▸ AIM OF THE TASK:
Locate the string "byte" in the records below. Copy every line where it occurs.

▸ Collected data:
---*---
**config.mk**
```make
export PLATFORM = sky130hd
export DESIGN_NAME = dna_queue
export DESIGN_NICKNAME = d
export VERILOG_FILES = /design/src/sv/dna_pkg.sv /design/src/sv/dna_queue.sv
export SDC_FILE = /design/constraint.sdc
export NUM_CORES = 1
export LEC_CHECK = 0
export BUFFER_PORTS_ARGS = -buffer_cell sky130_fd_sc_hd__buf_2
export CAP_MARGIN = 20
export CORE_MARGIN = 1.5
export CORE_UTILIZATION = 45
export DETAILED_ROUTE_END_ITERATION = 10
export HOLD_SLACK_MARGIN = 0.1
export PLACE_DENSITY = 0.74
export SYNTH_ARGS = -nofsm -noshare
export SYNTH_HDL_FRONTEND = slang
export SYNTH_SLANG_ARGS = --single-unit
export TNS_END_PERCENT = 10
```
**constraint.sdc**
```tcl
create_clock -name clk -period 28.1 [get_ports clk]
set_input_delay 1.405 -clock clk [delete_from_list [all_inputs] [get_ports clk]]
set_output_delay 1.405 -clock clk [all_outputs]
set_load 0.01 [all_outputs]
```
---*---
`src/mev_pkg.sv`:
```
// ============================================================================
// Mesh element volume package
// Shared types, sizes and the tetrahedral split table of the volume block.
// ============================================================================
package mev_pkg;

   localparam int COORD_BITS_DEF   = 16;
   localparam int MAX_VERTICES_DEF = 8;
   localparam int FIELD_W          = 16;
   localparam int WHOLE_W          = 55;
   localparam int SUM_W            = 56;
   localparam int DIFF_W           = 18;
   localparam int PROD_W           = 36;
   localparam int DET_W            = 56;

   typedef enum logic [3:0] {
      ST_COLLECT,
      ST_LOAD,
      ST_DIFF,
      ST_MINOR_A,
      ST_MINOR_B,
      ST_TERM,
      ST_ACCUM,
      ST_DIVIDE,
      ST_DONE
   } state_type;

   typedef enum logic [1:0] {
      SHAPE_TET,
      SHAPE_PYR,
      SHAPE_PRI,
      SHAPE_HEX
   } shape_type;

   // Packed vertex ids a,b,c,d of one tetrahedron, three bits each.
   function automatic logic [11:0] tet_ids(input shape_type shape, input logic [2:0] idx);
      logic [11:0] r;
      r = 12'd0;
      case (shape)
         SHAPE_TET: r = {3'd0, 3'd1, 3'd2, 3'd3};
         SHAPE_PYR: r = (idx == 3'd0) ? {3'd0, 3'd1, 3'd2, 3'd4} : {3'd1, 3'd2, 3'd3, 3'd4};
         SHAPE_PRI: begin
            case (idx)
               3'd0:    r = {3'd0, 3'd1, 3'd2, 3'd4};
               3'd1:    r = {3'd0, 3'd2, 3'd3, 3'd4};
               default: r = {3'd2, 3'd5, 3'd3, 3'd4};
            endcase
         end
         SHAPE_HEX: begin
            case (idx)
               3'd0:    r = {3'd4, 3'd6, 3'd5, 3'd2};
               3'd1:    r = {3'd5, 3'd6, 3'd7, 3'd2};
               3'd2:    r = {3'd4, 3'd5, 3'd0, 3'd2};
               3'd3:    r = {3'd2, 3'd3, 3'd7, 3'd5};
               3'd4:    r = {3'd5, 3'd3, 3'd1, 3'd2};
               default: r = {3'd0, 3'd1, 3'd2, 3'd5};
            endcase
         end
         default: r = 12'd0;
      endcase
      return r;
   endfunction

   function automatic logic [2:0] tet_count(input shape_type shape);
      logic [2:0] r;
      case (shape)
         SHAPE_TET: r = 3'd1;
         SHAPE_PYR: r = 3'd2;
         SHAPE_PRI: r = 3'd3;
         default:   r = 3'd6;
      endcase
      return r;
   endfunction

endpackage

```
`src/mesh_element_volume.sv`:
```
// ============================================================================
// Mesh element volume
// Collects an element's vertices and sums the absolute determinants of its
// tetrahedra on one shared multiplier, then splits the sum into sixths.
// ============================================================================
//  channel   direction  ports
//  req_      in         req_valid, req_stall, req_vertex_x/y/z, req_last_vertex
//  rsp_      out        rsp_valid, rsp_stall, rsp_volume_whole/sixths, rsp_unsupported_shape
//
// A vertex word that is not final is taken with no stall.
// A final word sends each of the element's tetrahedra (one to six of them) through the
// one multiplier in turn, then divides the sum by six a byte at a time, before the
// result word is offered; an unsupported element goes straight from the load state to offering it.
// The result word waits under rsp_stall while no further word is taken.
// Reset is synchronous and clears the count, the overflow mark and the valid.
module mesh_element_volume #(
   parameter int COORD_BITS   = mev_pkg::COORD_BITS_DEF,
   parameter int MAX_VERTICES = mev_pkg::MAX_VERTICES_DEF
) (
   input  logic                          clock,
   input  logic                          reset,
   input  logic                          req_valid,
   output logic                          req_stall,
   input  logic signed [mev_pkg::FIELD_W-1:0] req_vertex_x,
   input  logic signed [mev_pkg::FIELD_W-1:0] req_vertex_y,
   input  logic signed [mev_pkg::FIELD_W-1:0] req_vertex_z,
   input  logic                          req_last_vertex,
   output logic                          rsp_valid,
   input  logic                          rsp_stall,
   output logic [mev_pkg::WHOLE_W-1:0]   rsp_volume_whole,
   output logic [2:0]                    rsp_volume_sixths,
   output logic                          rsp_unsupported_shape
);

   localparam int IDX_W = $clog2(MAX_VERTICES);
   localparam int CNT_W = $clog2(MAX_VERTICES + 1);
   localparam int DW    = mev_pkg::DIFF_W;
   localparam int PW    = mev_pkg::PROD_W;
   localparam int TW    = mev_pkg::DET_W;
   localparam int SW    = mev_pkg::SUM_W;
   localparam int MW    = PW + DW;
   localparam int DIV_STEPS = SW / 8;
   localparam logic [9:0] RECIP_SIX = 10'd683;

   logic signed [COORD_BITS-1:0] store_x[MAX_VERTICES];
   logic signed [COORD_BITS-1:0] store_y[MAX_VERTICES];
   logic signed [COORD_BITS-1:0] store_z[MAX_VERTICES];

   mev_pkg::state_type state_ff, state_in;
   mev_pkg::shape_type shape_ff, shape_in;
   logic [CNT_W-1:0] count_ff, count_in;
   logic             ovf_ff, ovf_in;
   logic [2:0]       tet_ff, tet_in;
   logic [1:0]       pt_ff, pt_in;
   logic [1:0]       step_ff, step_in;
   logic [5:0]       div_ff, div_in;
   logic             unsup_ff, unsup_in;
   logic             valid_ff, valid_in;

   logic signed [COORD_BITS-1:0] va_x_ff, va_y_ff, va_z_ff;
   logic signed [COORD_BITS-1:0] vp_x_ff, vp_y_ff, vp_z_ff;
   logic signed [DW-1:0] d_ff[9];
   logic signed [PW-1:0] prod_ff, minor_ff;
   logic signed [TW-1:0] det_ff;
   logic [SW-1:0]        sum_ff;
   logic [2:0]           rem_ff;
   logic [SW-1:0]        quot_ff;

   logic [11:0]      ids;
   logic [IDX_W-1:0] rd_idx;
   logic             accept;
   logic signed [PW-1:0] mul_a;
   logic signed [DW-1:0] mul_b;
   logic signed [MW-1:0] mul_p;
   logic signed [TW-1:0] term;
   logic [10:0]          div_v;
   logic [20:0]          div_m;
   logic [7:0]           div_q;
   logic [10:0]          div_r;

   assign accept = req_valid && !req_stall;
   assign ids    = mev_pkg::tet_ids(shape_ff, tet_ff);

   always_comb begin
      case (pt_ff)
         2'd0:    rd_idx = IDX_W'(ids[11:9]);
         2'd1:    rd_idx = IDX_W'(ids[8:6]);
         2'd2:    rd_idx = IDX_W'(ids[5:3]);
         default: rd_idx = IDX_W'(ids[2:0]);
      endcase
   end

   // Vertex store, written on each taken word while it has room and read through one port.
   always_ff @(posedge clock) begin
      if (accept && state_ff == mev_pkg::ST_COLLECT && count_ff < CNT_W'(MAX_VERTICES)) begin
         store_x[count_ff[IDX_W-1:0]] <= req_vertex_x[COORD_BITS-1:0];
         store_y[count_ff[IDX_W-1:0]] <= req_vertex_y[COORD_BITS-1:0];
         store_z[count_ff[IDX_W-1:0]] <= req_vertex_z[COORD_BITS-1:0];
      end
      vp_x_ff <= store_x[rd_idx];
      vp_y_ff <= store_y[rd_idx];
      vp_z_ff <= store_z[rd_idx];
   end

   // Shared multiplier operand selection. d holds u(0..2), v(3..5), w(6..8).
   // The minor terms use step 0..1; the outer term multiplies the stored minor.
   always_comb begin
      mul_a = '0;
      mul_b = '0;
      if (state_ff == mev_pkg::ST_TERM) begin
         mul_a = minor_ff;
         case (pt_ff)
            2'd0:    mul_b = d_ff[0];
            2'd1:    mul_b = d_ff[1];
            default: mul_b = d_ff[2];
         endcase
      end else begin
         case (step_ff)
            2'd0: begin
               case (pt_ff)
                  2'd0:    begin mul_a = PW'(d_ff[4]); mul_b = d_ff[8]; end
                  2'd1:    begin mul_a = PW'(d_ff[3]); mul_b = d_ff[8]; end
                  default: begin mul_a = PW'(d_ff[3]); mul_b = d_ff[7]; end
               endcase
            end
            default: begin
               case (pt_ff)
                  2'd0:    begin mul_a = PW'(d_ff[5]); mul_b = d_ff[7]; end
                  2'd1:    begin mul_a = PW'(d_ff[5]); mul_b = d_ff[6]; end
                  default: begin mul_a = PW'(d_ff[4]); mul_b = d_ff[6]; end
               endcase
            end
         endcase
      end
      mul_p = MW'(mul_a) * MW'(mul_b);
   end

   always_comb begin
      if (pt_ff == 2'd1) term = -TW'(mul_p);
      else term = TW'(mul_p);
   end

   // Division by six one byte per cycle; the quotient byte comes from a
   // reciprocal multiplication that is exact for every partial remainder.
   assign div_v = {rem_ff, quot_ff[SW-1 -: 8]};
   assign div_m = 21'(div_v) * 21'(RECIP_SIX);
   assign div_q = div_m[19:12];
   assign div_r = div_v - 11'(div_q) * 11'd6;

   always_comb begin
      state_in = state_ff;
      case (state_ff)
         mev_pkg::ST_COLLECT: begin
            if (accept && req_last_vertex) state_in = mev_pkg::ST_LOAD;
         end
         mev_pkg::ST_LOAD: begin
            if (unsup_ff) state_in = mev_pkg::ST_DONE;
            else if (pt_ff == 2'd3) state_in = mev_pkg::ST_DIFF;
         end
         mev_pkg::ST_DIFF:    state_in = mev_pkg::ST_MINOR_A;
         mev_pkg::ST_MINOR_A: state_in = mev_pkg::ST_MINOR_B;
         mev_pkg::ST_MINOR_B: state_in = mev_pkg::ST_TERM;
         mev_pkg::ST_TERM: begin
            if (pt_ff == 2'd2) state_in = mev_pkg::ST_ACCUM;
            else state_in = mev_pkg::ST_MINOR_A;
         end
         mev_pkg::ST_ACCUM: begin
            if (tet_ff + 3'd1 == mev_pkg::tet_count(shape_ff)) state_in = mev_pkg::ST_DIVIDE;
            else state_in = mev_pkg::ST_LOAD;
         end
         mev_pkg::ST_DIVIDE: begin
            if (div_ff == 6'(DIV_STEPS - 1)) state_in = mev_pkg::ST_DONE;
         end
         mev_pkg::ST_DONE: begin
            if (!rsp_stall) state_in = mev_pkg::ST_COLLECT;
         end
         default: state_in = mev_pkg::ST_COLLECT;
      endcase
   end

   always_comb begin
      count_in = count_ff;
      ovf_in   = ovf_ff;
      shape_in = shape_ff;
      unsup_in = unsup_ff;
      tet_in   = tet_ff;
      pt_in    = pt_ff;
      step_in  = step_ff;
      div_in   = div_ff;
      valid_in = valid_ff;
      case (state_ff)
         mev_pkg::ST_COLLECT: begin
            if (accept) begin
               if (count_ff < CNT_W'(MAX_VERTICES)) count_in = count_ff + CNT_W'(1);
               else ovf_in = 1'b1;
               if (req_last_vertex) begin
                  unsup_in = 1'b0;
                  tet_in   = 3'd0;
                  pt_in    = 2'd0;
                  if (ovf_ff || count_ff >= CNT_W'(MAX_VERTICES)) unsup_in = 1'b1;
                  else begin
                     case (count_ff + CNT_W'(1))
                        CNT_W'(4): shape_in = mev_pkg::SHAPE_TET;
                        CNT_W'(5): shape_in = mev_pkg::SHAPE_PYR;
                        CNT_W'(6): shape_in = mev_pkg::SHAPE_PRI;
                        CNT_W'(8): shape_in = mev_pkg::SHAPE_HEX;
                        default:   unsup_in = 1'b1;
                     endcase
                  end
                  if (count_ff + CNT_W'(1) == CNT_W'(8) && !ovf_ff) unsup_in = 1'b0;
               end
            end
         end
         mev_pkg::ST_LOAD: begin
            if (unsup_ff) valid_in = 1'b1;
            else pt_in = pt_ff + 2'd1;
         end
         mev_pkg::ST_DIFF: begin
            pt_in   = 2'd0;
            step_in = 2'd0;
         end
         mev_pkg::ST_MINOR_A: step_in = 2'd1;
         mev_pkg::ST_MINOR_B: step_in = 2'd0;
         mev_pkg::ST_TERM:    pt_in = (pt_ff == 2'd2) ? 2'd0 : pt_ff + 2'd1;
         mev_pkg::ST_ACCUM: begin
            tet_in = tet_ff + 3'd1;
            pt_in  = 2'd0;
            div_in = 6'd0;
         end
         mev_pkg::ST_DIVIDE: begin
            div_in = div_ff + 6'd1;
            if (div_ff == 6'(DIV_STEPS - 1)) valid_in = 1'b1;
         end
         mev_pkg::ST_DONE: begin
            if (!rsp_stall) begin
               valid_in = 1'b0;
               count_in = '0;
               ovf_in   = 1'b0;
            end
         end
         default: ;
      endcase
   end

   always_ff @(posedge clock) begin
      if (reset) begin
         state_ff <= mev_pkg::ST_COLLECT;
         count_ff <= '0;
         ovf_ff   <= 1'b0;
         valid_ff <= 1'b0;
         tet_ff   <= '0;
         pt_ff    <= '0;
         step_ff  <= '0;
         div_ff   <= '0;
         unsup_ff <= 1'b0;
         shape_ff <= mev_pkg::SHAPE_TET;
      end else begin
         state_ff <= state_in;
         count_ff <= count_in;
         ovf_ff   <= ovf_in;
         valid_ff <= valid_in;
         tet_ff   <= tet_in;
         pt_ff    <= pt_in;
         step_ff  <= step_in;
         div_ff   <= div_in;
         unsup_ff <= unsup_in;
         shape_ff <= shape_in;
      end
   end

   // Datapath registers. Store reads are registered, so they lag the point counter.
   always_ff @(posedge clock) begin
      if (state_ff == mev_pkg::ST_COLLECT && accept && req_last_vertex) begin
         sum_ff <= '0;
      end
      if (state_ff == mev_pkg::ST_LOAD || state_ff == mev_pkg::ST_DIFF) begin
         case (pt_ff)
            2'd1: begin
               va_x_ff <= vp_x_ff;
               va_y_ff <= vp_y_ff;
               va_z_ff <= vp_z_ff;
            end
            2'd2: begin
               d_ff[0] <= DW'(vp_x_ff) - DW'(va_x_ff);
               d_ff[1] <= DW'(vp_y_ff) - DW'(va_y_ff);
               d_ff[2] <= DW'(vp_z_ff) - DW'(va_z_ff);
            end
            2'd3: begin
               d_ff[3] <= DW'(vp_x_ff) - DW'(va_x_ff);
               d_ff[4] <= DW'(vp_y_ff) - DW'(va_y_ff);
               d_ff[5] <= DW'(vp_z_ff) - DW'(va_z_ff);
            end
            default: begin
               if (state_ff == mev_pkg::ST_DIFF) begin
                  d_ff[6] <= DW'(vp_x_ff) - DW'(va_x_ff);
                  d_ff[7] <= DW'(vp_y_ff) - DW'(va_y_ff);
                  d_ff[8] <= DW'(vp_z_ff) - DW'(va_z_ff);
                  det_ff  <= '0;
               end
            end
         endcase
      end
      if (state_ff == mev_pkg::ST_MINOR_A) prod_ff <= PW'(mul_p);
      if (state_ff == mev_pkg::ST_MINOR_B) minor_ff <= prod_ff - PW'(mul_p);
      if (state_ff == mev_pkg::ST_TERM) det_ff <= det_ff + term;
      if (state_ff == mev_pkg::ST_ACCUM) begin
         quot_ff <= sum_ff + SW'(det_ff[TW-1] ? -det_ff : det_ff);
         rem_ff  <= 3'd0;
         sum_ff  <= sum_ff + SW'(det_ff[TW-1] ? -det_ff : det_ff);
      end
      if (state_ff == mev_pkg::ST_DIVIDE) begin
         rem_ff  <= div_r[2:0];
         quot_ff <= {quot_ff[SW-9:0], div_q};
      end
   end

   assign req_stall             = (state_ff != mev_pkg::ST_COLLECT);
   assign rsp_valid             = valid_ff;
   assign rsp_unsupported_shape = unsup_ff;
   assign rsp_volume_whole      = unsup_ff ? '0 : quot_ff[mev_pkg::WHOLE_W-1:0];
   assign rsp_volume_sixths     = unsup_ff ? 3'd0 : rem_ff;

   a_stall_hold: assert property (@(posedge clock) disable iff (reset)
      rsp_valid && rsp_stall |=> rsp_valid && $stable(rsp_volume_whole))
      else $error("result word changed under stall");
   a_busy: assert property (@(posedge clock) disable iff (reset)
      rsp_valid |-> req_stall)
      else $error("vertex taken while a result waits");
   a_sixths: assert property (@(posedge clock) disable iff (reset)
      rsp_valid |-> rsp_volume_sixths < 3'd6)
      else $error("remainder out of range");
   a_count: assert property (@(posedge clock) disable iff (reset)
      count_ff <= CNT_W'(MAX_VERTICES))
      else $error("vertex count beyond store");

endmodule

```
---*---
▸ SOLUTION:
// one multiplier in turn, then divides the sum by six a byte at a time, before the
   // Division by six one byte per cycle; the quotient byte comes from a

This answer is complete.